Research in the Fox group
centers on
the development of new types of
chemical reactions, the application of these new reactions to the
synthesis of natural occurring and designed molecules with biological
function, and in the use of design concepts in organic synthesis for
applications in materials science. The nature of the research
program is highly multidisciplinary, and involves active collaborations
with groups in peptide chemistry, bioorganic chemistry, surface
science, computational chemistry, biology, materials science, and
physics.
Why we develop
new reaction
chemistry?
Simply stated, synthesis is
still a
major bottleneck in applied
settings such as drug discovery and process chemistry.

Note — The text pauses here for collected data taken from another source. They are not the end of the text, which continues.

===== src/rtl/alu_cmd_fifo.sv =====
// Command storage ring buffer; head is read combinationally, push/pop take effect on the clock edge.
// A push while full is dropped even if a pop happens in the same cycle; a pop while empty is ignored.
module alu_cmd_fifo
  import alu_pkg::*;
#(
  parameter int WIDTH = 18,
  parameter int DEPTH = 4,
  localparam int PW   = $clog2(DEPTH),
  localparam int CW   = $clog2(DEPTH + 1)
) (
  input  logic             clk,
  input  logic             reset,
  input  logic             push,
  input  logic             pop,
  input  logic [WIDTH-1:0] wdata,
  output logic [WIDTH-1:0] rdata,
  output logic             full,
  output logic             empty,
  output logic [CW-1:0]    count
);

  logic [WIDTH-1:0] mem [DEPTH];
  logic [PW-1:0]    wr_ptr;
  logic [PW-1:0]    rd_ptr;
  logic             do_push;
  logic             do_pop;

  assign full    = (count == CW'(DEPTH));
  assign empty   = (count == '0);
  assign do_push = push && !full;
  assign do_pop  = pop && !empty;
  assign rdata   = mem[rd_ptr];

  always_ff @(posedge clk) begin
    if (do_push) mem[wr_ptr] <= wdata;
  end

  // DEPTH is a power of two, so pointers wrap by natural overflow.
  always_ff @(posedge clk or posedge reset) begin
    if (reset) begin
      wr_ptr <= '0;
      rd_ptr <= '0;
      count  <= '0;
    end else begin
      if (do_push) wr_ptr <= wr_ptr + PW'(1);
      if (do_pop)  rd_ptr <= rd_ptr + PW'(1);
      case ({do_push, do_pop})
        2'b10:   count <= count + CW'(1);
        2'b01:   count <= count - CW'(1);
        default: count <= count;
      endcase
    end
  end

endmodule


===== src/rtl/alu_cmd_queue.sv =====
// Queues ALU commands, presents the oldest to an external ALU and registers its result.
// Result valid one cycle after acceptance; output holds while out_ready is low, in_ready drops when full.
module alu_cmd_queue
  import alu_pkg::*;
#(
  parameter int WIDTH = 8,
  parameter int DEPTH = 4
) (
  input  logic                       clk,
  input  logic                       reset,
  input  logic                       in_valid,
  output logic                       in_ready,
  input  logic [WIDTH-1:0]           in_a,
  input  logic [WIDTH-1:0]           in_b,
  input  logic [1:0]                 in_opcode,
  output logic [WIDTH-1:0]           alu_a,
  output logic [WIDTH-1:0]           alu_b,
  output logic [1:0]                 alu_opcode,
  input  logic [WIDTH-1:0]           alu_result,
  output logic                       out_valid,
  input  logic                       out_ready,
  output logic [WIDTH-1:0]           out_result,
  output logic [1:0]                 out_opcode,
  output logic [$clog2(DEPTH+1)-1:0] count
);

  localparam int CMD_W = cmd_bits(WIDTH);

  typedef struct packed {
    logic [WIDTH-1:0] a;
    logic [WIDTH-1:0] b;
    alu_op_e          op;
  } cmd_t;

  cmd_t             wr_cmd;
  cmd_t             head;
  logic [CMD_W-1:0] rd_bits;
  logic             full;
  logic             empty;
  logic             push;
  logic             fire;

  assign wr_cmd   = '{a: in_a, b: in_b, op: alu_op_e'(in_opcode)};
  assign in_ready = !full;
  assign push     = in_valid && in_ready;
  assign fire     = !empty && (!out_valid || out_ready);

  // Stale storage must not leak to the ALU when nothing is queued.
  assign head       = empty ? '0 : cmd_t'(rd_bits);
  assign alu_a      = head.a;
  assign alu_b      = head.b;
  assign alu_opcode = head.op;

  alu_cmd_fifo #(
    .WIDTH(CMD_W),
    .DEPTH(DEPTH)
  ) u_fifo (
    .clk  (clk),
    .reset(reset),
    .push (push),
    .pop  (fire),
    .wdata(wr_cmd),
    .rdata(rd_bits),
    .full (full),
    .empty(empty),
    .count(count)
  );

  always_ff @(posedge clk or posedge reset) begin
    if (reset) begin
      out_valid  <= 1'b0;
      out_result <= '0;
      out_opcode <= '0;
    end else if (fire) begin
      out_valid  <= 1'b1;
      out_result <= alu_result;
      out_opcode <= head.op;
    end else if (out_ready) begin
      out_valid  <= 1'b0;
    end
  end

endmodule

New drugs
are not discovered because we cannot make molecules quickly enough, and
one reason for the high cost of prescription pharmaceuticals is because
the tremendous challenge of developing and streamlining chemical
syntheses.
The only way to widen these
bottlenecks is to develop new reaction
chemistry that can quickly produce molecular complexity, and to prove
their effectiveness by synthesizing complex molecules such as natural
products and molecules designed to have interesting biological
properties and functions.
Our work focuses on the idea of
using Strain
as a Design Principle in Synthesis. The basic concept is
that high energy molecules have unusual— and therefore interesting—
reactivity. Our goal is to use the ‘thermodynamic currency’ of
strained molecules and use it to solve fundamental and complex problems
in synthesis.
An organic
approach
to materials chemistry
Our approach to materials chemistry
is to use sophisticated design
principles and reaction chemistry to prepare new types of
materials. Our goal is to control the shapes of new materials
with the same level of precision that we exercise when controlling the
stereochemical relationships in a natural products synthesis.